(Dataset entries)
■ ■ ■ ■ ■
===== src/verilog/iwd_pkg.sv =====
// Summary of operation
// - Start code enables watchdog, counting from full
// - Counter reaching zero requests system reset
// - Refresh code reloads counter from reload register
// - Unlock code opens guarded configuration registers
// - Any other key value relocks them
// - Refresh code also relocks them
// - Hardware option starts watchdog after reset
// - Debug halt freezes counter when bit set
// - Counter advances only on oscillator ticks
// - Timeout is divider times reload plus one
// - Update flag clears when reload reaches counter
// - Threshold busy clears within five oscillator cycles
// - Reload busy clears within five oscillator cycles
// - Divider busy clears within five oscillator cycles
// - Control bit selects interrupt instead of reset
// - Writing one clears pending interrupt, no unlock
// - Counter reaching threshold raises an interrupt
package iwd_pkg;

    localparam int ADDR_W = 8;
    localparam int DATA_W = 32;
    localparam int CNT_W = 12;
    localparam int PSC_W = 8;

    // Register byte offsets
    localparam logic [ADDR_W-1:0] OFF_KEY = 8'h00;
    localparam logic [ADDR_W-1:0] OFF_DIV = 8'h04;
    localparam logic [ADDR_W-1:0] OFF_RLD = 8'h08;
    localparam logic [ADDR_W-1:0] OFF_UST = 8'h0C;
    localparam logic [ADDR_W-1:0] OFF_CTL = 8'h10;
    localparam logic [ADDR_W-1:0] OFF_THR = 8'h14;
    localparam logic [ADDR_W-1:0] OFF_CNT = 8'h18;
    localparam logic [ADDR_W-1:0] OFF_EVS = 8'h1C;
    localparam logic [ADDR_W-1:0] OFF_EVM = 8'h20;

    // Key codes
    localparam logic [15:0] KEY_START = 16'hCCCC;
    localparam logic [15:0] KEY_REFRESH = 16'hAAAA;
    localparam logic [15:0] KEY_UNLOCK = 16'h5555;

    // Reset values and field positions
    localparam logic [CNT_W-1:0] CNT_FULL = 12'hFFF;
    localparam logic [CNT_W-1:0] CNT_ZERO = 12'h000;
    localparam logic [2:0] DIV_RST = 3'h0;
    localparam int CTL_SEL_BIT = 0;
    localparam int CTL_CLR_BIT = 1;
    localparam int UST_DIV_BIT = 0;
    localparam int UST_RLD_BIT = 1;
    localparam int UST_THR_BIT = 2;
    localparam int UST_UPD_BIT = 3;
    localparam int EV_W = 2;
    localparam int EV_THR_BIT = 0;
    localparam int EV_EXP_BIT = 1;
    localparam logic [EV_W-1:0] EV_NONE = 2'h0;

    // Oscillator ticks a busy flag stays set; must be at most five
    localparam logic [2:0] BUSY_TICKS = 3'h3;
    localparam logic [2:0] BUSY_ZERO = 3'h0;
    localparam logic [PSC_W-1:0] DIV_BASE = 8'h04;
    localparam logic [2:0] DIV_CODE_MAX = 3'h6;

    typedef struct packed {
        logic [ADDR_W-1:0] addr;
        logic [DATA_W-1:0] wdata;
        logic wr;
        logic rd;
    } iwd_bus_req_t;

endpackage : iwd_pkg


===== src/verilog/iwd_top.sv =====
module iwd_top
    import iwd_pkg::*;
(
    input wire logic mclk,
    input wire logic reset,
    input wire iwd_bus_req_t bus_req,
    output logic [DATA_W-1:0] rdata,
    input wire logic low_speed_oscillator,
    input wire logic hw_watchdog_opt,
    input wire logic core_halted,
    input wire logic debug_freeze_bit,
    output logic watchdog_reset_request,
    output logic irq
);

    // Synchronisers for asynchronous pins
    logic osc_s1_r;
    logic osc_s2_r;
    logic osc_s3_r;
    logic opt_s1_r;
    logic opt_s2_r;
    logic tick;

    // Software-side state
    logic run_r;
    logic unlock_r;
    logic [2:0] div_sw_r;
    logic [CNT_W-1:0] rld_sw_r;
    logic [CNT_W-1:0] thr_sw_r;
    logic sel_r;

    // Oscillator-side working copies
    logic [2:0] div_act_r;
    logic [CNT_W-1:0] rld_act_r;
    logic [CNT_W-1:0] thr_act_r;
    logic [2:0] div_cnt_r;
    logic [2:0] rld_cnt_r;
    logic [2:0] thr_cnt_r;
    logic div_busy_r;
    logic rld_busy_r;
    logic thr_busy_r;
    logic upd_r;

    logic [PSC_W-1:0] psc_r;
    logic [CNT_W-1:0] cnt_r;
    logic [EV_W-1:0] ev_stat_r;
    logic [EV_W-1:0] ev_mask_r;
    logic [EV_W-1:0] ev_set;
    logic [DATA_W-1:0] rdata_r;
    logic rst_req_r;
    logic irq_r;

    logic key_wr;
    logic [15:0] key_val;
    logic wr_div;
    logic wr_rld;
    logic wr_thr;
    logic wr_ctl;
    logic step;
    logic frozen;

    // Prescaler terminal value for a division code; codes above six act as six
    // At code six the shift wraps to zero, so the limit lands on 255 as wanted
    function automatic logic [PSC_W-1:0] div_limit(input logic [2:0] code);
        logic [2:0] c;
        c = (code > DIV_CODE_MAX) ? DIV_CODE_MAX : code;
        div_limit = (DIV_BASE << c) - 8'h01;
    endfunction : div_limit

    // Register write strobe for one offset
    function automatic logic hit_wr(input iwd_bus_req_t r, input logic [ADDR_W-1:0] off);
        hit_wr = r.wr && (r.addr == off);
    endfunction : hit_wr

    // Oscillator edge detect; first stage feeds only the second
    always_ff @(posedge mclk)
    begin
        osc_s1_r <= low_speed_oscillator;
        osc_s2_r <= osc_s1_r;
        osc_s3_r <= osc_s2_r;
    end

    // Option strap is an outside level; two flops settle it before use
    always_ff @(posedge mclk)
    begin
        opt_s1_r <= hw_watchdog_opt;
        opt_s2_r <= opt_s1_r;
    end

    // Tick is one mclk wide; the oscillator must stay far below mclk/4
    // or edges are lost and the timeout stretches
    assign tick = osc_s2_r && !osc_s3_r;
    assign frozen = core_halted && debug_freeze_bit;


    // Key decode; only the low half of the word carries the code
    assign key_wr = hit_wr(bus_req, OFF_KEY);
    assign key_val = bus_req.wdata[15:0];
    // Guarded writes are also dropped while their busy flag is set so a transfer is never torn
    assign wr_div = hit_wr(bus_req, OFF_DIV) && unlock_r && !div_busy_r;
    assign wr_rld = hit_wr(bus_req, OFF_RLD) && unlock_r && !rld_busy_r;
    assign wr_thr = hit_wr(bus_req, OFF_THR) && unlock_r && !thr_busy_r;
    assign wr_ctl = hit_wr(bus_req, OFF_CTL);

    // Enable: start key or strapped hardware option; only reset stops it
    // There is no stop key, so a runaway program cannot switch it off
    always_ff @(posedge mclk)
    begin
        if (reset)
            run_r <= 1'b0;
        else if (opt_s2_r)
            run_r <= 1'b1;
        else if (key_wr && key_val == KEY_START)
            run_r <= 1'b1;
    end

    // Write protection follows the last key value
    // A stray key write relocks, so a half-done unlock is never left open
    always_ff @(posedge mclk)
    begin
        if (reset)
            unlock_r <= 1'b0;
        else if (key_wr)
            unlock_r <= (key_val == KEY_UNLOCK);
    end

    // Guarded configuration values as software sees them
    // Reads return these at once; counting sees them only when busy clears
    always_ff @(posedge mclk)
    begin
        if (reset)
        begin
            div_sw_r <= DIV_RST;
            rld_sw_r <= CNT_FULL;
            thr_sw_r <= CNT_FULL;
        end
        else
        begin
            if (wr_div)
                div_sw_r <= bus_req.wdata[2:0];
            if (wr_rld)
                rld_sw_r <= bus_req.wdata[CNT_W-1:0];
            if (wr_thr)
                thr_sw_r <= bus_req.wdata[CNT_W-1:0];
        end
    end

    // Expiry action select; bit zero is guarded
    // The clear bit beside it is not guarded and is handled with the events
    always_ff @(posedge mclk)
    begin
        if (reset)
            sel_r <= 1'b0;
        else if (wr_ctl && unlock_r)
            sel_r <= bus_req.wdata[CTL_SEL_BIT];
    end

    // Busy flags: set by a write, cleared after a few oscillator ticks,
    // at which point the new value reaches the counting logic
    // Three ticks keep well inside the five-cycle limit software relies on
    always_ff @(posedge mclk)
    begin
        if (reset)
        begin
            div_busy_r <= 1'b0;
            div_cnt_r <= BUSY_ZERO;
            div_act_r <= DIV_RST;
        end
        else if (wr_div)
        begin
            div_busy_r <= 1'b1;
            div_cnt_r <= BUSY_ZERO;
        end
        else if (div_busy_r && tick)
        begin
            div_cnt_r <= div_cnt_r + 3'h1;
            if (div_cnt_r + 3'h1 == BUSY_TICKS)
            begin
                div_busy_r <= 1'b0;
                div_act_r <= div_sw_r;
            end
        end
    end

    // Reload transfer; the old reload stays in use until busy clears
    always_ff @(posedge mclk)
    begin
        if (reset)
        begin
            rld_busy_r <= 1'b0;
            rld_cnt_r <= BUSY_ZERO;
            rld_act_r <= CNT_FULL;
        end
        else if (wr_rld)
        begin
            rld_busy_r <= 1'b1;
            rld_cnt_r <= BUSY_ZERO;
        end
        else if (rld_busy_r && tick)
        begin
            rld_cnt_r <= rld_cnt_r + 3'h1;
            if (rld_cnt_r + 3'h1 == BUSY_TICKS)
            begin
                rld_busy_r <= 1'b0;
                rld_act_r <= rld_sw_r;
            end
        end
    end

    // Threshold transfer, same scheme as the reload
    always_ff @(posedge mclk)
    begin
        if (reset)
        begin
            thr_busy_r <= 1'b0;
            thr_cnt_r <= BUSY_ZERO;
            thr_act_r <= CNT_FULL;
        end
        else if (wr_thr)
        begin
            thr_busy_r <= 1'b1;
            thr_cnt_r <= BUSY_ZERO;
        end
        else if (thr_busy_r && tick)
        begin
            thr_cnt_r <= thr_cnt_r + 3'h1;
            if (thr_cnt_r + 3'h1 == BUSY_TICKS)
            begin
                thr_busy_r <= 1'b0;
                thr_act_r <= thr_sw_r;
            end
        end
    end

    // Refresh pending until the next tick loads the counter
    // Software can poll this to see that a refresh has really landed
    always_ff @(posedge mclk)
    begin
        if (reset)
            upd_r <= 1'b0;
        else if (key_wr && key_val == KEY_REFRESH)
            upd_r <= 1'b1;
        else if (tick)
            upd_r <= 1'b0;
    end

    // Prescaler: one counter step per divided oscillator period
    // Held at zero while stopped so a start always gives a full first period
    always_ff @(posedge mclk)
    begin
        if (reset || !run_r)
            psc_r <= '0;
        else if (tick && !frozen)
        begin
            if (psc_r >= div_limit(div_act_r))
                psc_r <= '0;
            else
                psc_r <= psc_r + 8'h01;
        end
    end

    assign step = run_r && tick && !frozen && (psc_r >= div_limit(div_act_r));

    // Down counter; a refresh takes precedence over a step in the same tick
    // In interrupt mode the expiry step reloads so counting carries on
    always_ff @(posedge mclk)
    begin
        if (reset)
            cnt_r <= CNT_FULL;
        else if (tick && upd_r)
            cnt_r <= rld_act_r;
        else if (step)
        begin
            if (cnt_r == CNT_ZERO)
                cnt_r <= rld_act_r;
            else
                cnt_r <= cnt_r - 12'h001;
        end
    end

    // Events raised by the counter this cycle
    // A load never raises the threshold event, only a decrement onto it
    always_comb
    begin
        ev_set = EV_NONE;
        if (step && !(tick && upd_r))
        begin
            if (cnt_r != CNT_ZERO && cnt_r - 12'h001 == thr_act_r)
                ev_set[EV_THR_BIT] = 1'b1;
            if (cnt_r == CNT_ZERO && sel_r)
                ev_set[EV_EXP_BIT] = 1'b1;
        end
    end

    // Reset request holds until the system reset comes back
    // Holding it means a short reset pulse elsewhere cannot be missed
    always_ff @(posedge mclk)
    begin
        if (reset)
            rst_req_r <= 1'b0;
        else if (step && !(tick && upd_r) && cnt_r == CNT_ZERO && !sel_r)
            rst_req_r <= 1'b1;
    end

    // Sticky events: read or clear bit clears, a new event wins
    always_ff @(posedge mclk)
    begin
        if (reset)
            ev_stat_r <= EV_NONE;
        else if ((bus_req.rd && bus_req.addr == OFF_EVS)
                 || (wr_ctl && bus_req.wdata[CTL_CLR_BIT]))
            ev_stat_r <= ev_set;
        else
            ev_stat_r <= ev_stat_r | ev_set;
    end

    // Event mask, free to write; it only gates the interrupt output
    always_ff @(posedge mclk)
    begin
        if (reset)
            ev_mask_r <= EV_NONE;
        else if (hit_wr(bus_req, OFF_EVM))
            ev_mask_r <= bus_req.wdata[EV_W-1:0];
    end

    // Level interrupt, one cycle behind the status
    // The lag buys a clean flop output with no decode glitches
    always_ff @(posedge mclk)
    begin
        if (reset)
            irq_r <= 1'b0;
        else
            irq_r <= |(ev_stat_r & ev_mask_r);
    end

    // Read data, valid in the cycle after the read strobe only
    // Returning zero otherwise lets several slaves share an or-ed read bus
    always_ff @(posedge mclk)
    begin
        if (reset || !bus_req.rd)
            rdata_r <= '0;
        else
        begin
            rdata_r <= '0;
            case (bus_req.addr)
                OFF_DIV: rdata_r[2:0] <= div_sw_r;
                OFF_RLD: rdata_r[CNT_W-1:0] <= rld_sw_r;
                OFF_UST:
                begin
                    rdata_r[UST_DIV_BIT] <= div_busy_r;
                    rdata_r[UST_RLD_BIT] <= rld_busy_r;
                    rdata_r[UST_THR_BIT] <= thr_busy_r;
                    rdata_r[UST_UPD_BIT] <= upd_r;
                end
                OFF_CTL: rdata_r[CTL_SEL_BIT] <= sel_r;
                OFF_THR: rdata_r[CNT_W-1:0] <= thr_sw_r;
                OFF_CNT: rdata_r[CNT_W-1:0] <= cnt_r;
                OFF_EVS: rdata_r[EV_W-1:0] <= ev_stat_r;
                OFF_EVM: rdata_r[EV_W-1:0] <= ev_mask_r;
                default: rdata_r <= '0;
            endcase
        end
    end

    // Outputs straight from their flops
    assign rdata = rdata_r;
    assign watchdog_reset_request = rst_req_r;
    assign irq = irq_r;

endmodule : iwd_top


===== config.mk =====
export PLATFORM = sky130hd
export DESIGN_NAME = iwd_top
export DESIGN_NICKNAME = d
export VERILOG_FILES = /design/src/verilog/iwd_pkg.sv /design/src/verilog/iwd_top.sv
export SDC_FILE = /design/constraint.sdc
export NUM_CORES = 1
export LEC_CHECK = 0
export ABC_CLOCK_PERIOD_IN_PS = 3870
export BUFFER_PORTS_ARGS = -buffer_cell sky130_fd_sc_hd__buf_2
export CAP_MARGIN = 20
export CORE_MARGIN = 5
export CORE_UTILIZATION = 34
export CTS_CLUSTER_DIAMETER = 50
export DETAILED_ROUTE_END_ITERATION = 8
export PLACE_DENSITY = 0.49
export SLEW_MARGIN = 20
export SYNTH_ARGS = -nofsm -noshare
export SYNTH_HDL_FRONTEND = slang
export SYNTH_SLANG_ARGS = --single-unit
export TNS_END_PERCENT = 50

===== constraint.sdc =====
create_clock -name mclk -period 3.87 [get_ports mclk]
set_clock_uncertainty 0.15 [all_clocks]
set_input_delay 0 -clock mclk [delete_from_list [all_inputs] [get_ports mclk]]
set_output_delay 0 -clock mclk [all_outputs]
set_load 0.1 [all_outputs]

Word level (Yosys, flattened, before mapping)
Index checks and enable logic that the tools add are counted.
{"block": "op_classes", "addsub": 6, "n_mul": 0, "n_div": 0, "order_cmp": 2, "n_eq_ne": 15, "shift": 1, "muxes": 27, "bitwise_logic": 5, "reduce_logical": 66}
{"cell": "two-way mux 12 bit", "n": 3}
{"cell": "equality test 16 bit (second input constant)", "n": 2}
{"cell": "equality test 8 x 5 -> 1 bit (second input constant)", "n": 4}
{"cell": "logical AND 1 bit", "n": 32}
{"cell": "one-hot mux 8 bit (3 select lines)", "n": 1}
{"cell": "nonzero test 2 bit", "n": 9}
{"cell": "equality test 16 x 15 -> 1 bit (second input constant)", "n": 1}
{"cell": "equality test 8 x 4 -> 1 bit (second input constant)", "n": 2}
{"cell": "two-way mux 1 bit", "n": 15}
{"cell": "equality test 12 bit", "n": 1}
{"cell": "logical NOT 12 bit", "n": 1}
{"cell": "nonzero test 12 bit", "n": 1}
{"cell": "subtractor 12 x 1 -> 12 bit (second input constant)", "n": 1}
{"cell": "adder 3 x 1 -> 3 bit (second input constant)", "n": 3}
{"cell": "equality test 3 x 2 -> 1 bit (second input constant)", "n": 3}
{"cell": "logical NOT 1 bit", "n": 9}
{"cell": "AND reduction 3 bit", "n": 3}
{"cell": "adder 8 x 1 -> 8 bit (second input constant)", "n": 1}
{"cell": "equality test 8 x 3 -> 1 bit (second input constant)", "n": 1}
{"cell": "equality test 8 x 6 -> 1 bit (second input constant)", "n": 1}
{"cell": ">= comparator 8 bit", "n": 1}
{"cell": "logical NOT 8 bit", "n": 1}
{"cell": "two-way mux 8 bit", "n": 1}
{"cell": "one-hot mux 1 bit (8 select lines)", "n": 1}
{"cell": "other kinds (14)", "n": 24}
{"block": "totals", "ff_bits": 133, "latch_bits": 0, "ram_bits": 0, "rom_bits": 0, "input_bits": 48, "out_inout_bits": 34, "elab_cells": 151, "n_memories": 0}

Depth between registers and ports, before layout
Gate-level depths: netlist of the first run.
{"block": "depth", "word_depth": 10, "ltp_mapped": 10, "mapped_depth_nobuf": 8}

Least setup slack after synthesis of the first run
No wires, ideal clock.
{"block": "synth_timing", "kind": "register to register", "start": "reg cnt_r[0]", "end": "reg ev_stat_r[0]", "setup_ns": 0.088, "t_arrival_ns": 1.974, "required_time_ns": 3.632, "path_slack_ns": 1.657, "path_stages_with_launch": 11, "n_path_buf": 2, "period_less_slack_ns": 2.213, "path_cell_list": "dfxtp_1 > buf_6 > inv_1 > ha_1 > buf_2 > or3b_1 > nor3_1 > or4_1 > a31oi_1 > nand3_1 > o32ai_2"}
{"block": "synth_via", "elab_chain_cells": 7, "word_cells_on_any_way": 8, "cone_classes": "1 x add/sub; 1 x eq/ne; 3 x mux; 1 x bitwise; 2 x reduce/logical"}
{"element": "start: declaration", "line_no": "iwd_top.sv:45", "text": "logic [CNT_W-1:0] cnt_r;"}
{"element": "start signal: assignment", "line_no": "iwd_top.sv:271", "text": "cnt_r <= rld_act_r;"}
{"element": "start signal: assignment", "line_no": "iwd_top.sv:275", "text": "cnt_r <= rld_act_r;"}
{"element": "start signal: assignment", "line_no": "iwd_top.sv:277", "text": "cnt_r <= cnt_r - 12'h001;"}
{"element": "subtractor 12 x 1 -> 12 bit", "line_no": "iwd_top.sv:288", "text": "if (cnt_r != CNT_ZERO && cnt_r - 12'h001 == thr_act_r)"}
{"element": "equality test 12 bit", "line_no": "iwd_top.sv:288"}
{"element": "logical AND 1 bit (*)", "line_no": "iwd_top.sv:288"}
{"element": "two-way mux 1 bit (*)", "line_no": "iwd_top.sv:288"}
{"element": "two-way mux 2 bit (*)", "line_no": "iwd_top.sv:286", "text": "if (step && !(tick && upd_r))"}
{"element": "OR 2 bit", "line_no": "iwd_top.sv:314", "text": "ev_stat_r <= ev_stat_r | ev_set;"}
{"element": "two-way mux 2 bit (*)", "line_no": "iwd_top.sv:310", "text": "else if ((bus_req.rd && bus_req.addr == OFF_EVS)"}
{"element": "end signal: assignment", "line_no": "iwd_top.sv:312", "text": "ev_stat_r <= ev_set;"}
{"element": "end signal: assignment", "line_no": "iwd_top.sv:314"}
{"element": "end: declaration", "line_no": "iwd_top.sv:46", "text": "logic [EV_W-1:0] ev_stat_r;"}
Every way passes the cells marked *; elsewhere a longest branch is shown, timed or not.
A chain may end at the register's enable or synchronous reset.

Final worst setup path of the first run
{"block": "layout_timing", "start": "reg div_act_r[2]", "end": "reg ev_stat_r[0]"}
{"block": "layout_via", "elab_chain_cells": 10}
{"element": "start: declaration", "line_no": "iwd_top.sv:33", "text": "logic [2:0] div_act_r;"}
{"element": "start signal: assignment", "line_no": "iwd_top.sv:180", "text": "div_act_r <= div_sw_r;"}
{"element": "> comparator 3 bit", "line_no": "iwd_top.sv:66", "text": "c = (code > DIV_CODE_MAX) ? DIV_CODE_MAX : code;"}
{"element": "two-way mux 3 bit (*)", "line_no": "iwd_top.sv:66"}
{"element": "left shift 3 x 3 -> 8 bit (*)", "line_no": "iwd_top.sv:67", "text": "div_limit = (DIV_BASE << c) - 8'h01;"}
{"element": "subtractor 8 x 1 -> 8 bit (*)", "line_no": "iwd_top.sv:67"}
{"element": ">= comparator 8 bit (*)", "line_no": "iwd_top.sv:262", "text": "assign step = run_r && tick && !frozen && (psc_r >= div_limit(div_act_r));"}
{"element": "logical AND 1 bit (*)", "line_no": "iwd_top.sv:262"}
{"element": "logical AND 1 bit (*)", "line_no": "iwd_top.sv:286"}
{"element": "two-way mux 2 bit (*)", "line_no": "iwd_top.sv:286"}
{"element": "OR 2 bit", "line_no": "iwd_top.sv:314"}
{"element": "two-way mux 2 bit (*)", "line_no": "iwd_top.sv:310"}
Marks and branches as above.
■ ■ ■ ■ ■
**WHAT IS REQUIRED:** Please return all lines from the records that hold the word "step".

**SOLUTION TO THE PROBLEM:**
    logic step;
    // Prescaler: one counter step per divided oscillator period
    assign step = run_r && tick && !frozen && (psc_r >= div_limit(div_act_r));
    // Down counter; a refresh takes precedence over a step in the same tick
    // In interrupt mode the expiry step reloads so counting carries on
        else if (step)
        if (step && !(tick && upd_r))
        else if (step && !(tick && upd_r) && cnt_r == CNT_ZERO && !sel_r)
{"element": "two-way mux 2 bit (*)", "line_no": "iwd_top.sv:286", "text": "if (step && !(tick && upd_r))"}
{"element": ">= comparator 8 bit (*)", "line_no": "iwd_top.sv:262", "text": "assign step = run_r && tick && !frozen && (psc_r >= div_limit(div_act_r));"}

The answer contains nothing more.